Recent study shows that cardiovascular disease is still the largest worldwide. Coronary Computed tomography angiography(CCTA) is a crucial technology to diagnose coronary heart disease as a simple, fast, noninvasive and safe imaging method. However, the beating characteristics, especially patients with high heart rates, introduce motion artifacts to the reconstruction, which significantly decreases the quality and confidence of the image and potentially limits the evaluation of coronary arteries or even makes misinterpretion. Existing technologies try to suppress artifacts from both hardware and software. Limited by the physical and mechanical properties of CT equipment, even the small incremental gain of the frame rotation time needs to make great efforts in engineering design.

Some methods try to improve image quality during reconstruction1.2Rohkohl et al3initially proposed a Metric-based correction method and later improved and extended. Some registration-based also have shown good performance in compensating for strong motion artifacts.A classical non-rigid registration algorithm4 uses the motion vector field estimated by bidirectional labeled point matching (BLPM) algorithm to perform 3D warping on a series of partial reconstructions. This algorithm uses thin plate spline interpolation algorithm (TPS) for interpolation. TPS, as a very robust spatial data interpolation method, was introduced by Duchon et al.5 into geometric design, which is commonly used for non-rigid registration. Since the structure of TPS is differentiable, Spatial Transformer Networks (STN)6 applies it in the network to achieve spatial alignment of feature maps.

Deep learning based cardiac motion correction method, as a particular case of image deblurring, usually follows two common ways: using deep network to estimate the motion vector field, and then combined with the traditional warp algorithm to deform. Another way is to learn from image to image, that is, the trained neural network can output the corrected image directly. Methods proposed by S. Jun7 and N. Fu8 have successfully proved that CNN has the ability to generate and learn coronary motion patterns.910 has successfully applied STN for end-to-end training. The obtained images can be well registered in shape, but due to the limitations of traditional interpolation in value conservation, the accuracy of the CT value needs to be investigated. Based on the principle of CT imaging, the overall integral value of the reconstruction image is not related to the states of motion of object in the fixed Field of View. However, various system biases may be introduced in the reconstruction process, resulting in differences between motion and static reconstruction results.

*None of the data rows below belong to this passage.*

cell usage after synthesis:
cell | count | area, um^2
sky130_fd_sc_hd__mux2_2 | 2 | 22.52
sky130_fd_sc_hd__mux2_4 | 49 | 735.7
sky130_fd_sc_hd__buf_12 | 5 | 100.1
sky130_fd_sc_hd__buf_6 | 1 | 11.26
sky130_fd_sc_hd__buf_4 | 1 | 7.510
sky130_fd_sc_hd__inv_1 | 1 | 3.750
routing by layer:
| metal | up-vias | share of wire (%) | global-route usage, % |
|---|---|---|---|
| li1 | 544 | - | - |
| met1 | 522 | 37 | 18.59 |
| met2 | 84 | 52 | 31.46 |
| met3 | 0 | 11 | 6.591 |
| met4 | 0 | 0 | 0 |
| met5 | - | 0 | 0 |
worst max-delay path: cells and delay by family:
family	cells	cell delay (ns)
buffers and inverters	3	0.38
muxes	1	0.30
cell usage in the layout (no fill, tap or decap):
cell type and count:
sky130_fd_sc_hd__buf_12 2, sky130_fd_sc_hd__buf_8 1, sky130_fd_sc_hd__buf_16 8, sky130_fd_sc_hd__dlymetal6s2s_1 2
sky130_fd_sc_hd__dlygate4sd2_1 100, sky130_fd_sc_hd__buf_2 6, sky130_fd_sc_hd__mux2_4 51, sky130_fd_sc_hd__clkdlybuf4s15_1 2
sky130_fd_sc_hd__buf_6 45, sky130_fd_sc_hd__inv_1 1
==> design.v <==
package alu_types_pkg;
    typedef struct packed {
        logic signed [31:0] a;       
        logic signed [31:0] b;       
        logic [3:0]         code;    
    } alu_data_t;
    typedef enum logic [3:0] {
        ALU_ADD  = 4'b0000,
        ALU_SUB  = 4'b0001,
        ALU_SLL  = 4'b0010,
        ALU_SRL  = 4'b0011,
        ALU_SRA  = 4'b0100,
        ALU_SLT  = 4'b0101,
        ALU_SLTU = 4'b0111,
        ALU_XOR  = 4'b1000,
        ALU_OR   = 4'b1001,
        ALU_AND  = 4'b1010
    } alu_op_e;
    typedef enum logic [1:0] {
        MUX_ULA_R      = 2'b00,  
        MUX_ULA_I      = 2'b01,  
        MUX_ULA_Shift  = 2'b10,  
        MUX_ULA_BRANCH = 2'b11   
    } alu_mux_sel_e;
    localparam logic MUX_BR_ULA = 1'b0;
    localparam logic MUX_BR_RAM = 1'b1;
    localparam logic [7:0] LED_IO_REG  = 8'h80;  
    localparam logic [7:0] SW_IO_REG   = 8'h81;  
    localparam logic [7:0] SEG7_IO_REG = 8'h82;  
endpackage
module converter(
	input  logic 		clk, rst_n,
	input  logic [31:0] 	result,
        input  logic [31:0]     io_sw_i,
	output logic [31:0] 	temp9, temp8, temp7, temp6, temp5, temp4, temp3, temp2, temp1, temp0,
	output logic 		busy9, busy8, busy7, busy6, busy5, busy4, busy3, busy2, busy1, busy0,
	output logic		valid9, valid8, valid7, valid6, valid5, valid4, valid3, valid2, valid1, valid0,
	output logic            done9, done8, done7, done6, done5, done4, done3, done2, done1, done0,
	output logic [31:0]     digit9, digit8, digit7, digit6, digit5, digit4, digit3, digit2, digit1, digit0						
);
logic start; 
assign start = (io_sw_i == result) ? 1 : 0;
division	d0(
    .clk(clk),
    .rst_ni(rst_n),              
    .start(start),           
    .a(result),
    .b(32'd10), 
    .busy(busy0),
    .done(done0),
    .valid(valid0),    
    .val(temp0),
    .rem(digit0)
); 
division	d1(
    .clk(clk),
    .rst_ni(rst_n),              
    .start(valid0),           
    .a(temp0),
    .b(32'd10), 
    .busy(busy1),
    .done(done1),
    .valid(valid1),   
    .val(temp1),
    .rem(digit1)
); 
division	d2(
    .clk(clk),
    .rst_ni(rst_n),              
    .start(valid1),           
    .a(temp1),
    .b(32'd10), 
    .busy(busy2),
    .done(done2),
    .valid(valid2),   
    .val(temp2),
    .rem(digit2)
); 
division	d3(
    .clk(clk),
    .rst_ni(rst_n),              
    .start(valid2),           
    .a(temp2),
    .b(32'd10), 
    .busy(busy3),
    .done(done3),
    .valid(valid3),   
    .val(temp3),
    .rem(digit3)
); 
division	d4(
    .clk(clk),
    .rst_ni(rst_n),              
    .start(valid3),           
    .a(temp3),
    .b(32'd10), 
    .busy(busy4),
    .done(done4),
    .valid(valid4),   
    .val(temp4),
    .rem(digit4)
); 
division	d5(
    .clk(clk),
    .rst_ni(rst_n),              
    .start(valid4),           
    .a(temp4),
    .b(32'd10), 
    .busy(busy5),
    .done(done5),
    .valid(valid5),   
    .val(temp5),
    .rem(digit5)
); 
division	d6(
    .clk(clk),
    .rst_ni(rst_n),              
    .start(valid5),           
    .a(temp5),
    .b(32'd10), 
    .busy(busy6),
    .done(done6),
    .valid(valid6),   
    .val(temp6),
    .rem(digit6)
); 
division	d7(
    .clk(clk),
    .rst_ni(rst_n),              
    .start(valid6),           
    .a(temp6),
    .b(32'd10), 
    .busy(busy7),
    .done(done7),
    .valid(valid7),   
    .val(temp7),
    .rem(digit7)
); 
division	d8(
    .clk(clk),
    .rst_ni(rst_n),              
    .start(valid7),           
    .a(temp7),
    .b(32'd10), 
    .busy(busy8),
    .done(done8),
    .valid(valid8),   
    .val(temp8),
    .rem(digit8)
); 
division	d9(
    .clk(clk),
    .rst_ni(rst_n),              
    .start(valid8),           
    .a(temp8),
    .b(32'd10), 
    .busy(busy9),
    .done(done9),
    .valid(valid9),   
    .val(temp9),
    .rem(digit9)
); 	
endmodule
module division #(parameter WIDTH = 32) (
    input  logic        clk,         
    input  logic        rst_ni,
    input  logic        start,           
    input  logic [WIDTH-1:0]  a,       
    input  logic [WIDTH-1:0]  b,       
    output logic        busy,            
    output logic        done,            
    output logic        valid,           
    output logic [WIDTH-1:0] val,         
    output logic [WIDTH-1:0] rem          
    );
    logic [WIDTH-1:0]    b1;              
    logic [WIDTH-1:0]    quo, quo_next;   
    logic [WIDTH:0]      acc, acc_next;   
    logic [$clog2(WIDTH)-1:0] i;          
    always_comb begin
        if (acc >= {1'b0, b1}) begin
            acc_next = acc - b1;
            {acc_next, quo_next} = {acc_next[WIDTH-1:0], quo, 1'b1};
        end else begin
            {acc_next, quo_next} = {acc, quo} << 1;
        end
    end
    always_ff @(posedge clk, negedge rst_ni) begin
        if (!rst_ni) begin
            busy  <= 0;
            done  <= 0;
            valid <= 0;
            val   <= 0;
            rem   <= 0;
            valid <= 0;
            i     <= 0;
        end
        else begin
            if (start && (i < 31)) begin
                busy <= 1;
                b1 <= b;
                {acc, quo} <= {{WIDTH{1'b0}}, a, 1'b0};   
            end
            if (busy && (i == 31)) begin   
                busy  <= 0;
                done  <= 1;
                valid <= 1;
                val   <= quo_next;
                rem   <= acc_next[WIDTH:1];  
                i     <= 31;
            end
            else if (busy) begin   
                i     <= i + 1;
                acc   <= acc_next;
                quo   <= quo_next;
            end
        end
    end
endmodule
==> run.sh <==
#!/bin/bash
# OpenROAD 26Q1-2900-gdf79404cd8, Yosys 0.63+post, stock flow scripts
make -C /OpenROAD-flow-scripts/flow DESIGN_CONFIG=/design/flow/config.mk WORK_HOME=/design/flow/orfs finish
==> config.mk <==
export PLATFORM = sky130hd
export DESIGN_NAME = converter
export DESIGN_NICKNAME = converter
export VERILOG_FILES = /design/flow/design.v
export SDC_FILE = /design/flow/constraint.sdc
export NUM_CORES = 4
export LEC_CHECK = 1
export CORE_UTILIZATION = 40
==> constraint.sdc <==
current_design converter

set clk_period 10.0
set clk_io_pct 0.2

create_clock -name clk0 -period $clk_period [get_ports {clk}]

set non_clock_inputs [all_inputs -no_clocks]
set_input_delay [expr $clk_period * $clk_io_pct] -clock clk0 $non_clock_inputs
set_output_delay [expr $clk_period * $clk_io_pct] -clock clk0 [all_outputs]
==> deck_impl_summary.md <==
Key Metrics from the Run

Status
  • Outcome: completed

Floorplan
  • Die Wd: roughly 400 µm
  • Cell row count: ~150
  • FP Util: roughly two fifths
  • DIE AREA: about 160000 µm²
  • Die Span Y: roughly 400 µm
  • Core area: 157000 µm²
  • Io pins: approximately 740

Placed design
  • Area post-placement: 73000 µm²
  • Dpl hpwl: 127000 µm
  • Gpl congestion: a little over 0.9
  • I/O Buffers: roughly 740
  • Pre-CTS WS: 4.85 ns

Job
  • Log Warnings: around 40
  • Max Cap Viol: 0

Global route
  • GRT overflow: 0
  • Largest net degree at the start of global routing: 124
  • All-Layer GR Usage: 23.3%
  • Number of global-route vias before repair: about 44k
  • Initial antenna violation count: 1
  • First-pass GRT wire length: between 200000 and 300000 µm

Pwr
  • Max VDD drop: roughly 0.15 mV
  • Static leakage: around 0.032 µW
  • Pwr per Cell Area: around 160 nW/µm²

Final timing
  • Highest clock rate: roughly 230 MHz
  • RSZ-0062 raised after global routing: no
  • Final hold viol count: 0
  • Minimum clock period: 4.38 ns
  • TNS Setup: 0 ns
  • Final worst-path cycle share: between 40 and 50%
  • Final setup vio count: 0
  • Hold WS: 0.476 ns
  • Final WS setup: ~5.6 ns
  • Max-Slew Margin vs Limit: between 30% and 40%
  • Setup Skew: 0.0289 ns
  • Final Slew Violations: 0
  • Slew @ Worst Pin: around 0.90 ns

Clocking
  • Clk buf depth: 3
  • Worst-path clk slew: 0.06 ns
  • CTS sink cnt: ~1.4k
  • Post-CTS setup buffers: 0
  • CTS tree: built
  • H-tree depth: 4
  • Post-cts resize count: 0
  • Root buf cell: clkbuf_16
  • Hold buffer count at cts: 0
  • Cts bufs inserted: 153
  • Late-Pin Clk Latency: 0.76 ns

Critical path
  • Worst path cell trace: clkdlybuf4s50_1 -> xor2_1 -> nor4_1 -> o2111ai_1 -> nor4_2 -> buf_4 -> buf_4 -> mux2i_1 -> o21ai_0
  • Worst flop-to-flop path startpoint: d0.acc[12]
  • Startpoint class of the critical path: input pin
  • Crit path DRT: between 10 and 15 ns
  • CP arrival: between 4 and 5 ns
  • Crit Path Class: input pin to flop
  • Crit path capture type: flop
  • CP max stage cell: buf_4
  • Most frequent CP cell: buf_4
  • CP max stage delay: around 0.63 ns
  • Critical path peak fanout: 51
  • Launch point of the worst path: io_sw_i[22]

Synth
  • FFs w/ async S/R, synth: between 50 and 60%
  • Syn_area_per_cell: roughly 11 µm²
  • Seq/Total Area, Yosys: roughly three fifths
  • Mapped cell area: about 64000 µm²
  • Seq cells post-synth: approximately 1.4k
  • YS chip area: about 64000 µm²
  • Yosys cell types: roughly 80
  • Yosys cell count: between 5k and 6k
  • Synth Flop Type: dfrtp_1
  • Yosys warns: 1
  • Syn Inst Count: about 5.7k
  • EDFF count, synth: approximately 650

Routing
  • WL final: approximately 180000 µm
  • Vias per inst: roughly 5.3
  • Drt drc: 0
  • Mean routed wirelength per cell: 21.0 µm
  • Post-DRT Antenna Nets: 0
  • Pre-Repair DR Iteration Count: 5
  • Vias: ~45k
  • Ant diodes: 0
  • First DRT Iteration DRCs: about 2.8k

Finish
  • Layout cells sized above 1: between 10 and 15%
  • Fillers: about 14k
  • Register area: between 30000 and 40000 µm²
  • Synth-to-Final Area Change: 22.7%
  • Final Cell Area: 78000 µm²
  • Comb gate area: 24900 µm²

Hold path
  • Hold Path Class: flop to flop
  • Hold path start: d4.rem[22]
-- cell families after synthesis --
group                    count (synthesis)  synth area share [%]
AND-OR/OR-AND                         1235                  10.6
XOR/XNOR                               311                  4.29
adder cells (fa/ha/maj)                 30                 0.591
buffers and inverters                  395                  2.46
flip-flops                            1360                  58.7
multiplexers                           662                  11.1
AND/OR/NAND/NOR                       1687                  12.3
-- worst paths after layout --
check | end | slack (ns) | cells past startpoint
hold reg to reg | d4.rem[22] | 0.48 | 2
setup reg to reg | d0.acc[3] | 6.52 | 6
hold / removal | d4.rem[22] | 0.48 | 2
min in group asynchronous | d9.rem[21] | 1.14 | 1
setup / recovery | d0.quo[21] | 5.62 | 9
max in group asynchronous | d0.rem[29] | 6.40 | 4
-- placed cells by master, fill, tap and decap left out, types with 77 or more instances in the layout --
| master | instances |
|---|---|
| a21oi_1 | 80 |
| buf_4 | 80 |
| clkbuf_16 | 161 |
| clkdlybuf4s50_1 | 734 |
| dfrtp_1 | 710 |
| edfxtp_1 | 650 |
| mux2_2 | 336 |
| mux2i_1 | 326 |
| nand2_1 | 957 |
| nand3_1 | 133 |
| nor2_1 | 151 |
| nor3_1 | 77 |
| nor4_1 | 79 |
| o21ai_0 | 946 |
| xnor2_1 | 194 |
| xor2_1 | 117 |
-- routing by layer --
metal  global-route usage (%)  wire, µm  vias to the layer above
li1                         -         -                    21800
met1                     33.6     73100                    22100
met2                     33.5     79500                     1187
met3                     10.4     19300                      242
met4                     6.28      6020                        0
met5                        0         0                        -
-- flip-flops by register name (all words and copies together) (netlist names), 33 cells and up --
register	cells
d0.acc	33
d1.acc	33
d2.acc	33
d3.acc	33
d4.acc	33
d5.acc	33
d6.acc	33
d7.acc	33
d8.acc	33
d9.acc	33
-- synthesized netlist by cell type (all sizes together) (31+ instances only) --
cell	instances	area [µm²]
clkbuf	296	1110
o22ai	31	194
nand2	967	3630
xnor2	194	1700
nor3	82	442
a21oi	80	400
inv	32	120
nor2	152	573
xor2	117	1020
nor4	88	603
o21ai	972	4860
nand2b	44	275
nand3	133	666
dfrtp	710	17800
mux2i	326	3260
mux2	336	3780
edfxtp	650	19500
buf	67	329
or4	48	364
-- power breakdown --
| part | leakage (µW) | internal (µW) | switching (µW) |
|---|---|---|---|
| logic | 0.0136 | 203 | 294 |
| clock network | 0.00242 | 3230 | 2320 |
| registers | 0.0161 | 6070 | 171 |
| total | 0.0321 | 9510 | 2780 |
-- worst max-delay path: cells and delay by family --
family                 cells  cell delay, ns
multiplexers               1            0.24
AND/OR/NAND/NOR            2            0.48
buffers and inverters      3            1.50
XOR/XNOR                   1            0.24
AND-OR/OR-AND              2            0.34
-- final cells by class --
type | count | share of cell area (%)
clock inverter | 53 | 0.586
clock buffer | 232 | 5.75
timing repair buffer | 821 | 10.4
inverter | 32 | 0.154
multi-input combinational | 3925 | 32.0
tap | 2058 | 3.30
sequential | 1360 | 47.8
-- per-stage QoR --
step	total power [µW]	std cells	utilization, %
after detailed placement	6860	8196	46.5
after global routing	12700	8481	49.7
after global placement	6850	8196	46.5
after CTS	12500	8481	49.7
after floorplan	6530	5680	-
final	12300	8481	49.7
Power figures rest on the tool's default switching activity, not on a simulated workload.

Separating raw data to generate multiple partial angle reconstructions and applying different MVFs with affine transformation is one way to eliminate the interpolation issue, but it requires more detailed and exact motion patterns for each subset. In order to solve the interpolation issue and meanwhile avoid increasing the complexity of correction process, the conservation integration constraint interpolation method is designed. This paper takes into account the proportional coefficient between the integral value and the area of deformation grid. This new deformation interpolation method is based on the existing interpolation method and can be embedded into the classical spatial transform network for back propagation.

2.

MATERIALS AND METHODS

The outline of the proposed coronary correction pipeline is shown in Fig.1. Firstly, the front Network is designed to output three sets of deformation parameters θs.Then the deformation parameters of each pixel in the whole image are obtained by interpolation of θs, and are used to warp the coronary ROI. Simultaneously, calculate the deformation coefficient of the area of the deformed grid. Then the deformation coefficient is multiplied by each corresponding pixel to obtain the final image which is the closest to the ground truth, not only in shape but also in CT value. The whole process can be back-propagated in the convolutional Network.

Figure 1:

Patch-based coronary correction pipeline of the proposed interpolation method. The front network receives an input which can be central axial, sagittal, or coronal slices of a motion-corrupted volumetric ROI and generate deformed parameters θ1, θ2 …, θk. CTVC-STN network feed with θ1, θ2, …, θk to interpolate to get Θ1, Θ2, …, Θn (kn) and sampling to output an corrected image.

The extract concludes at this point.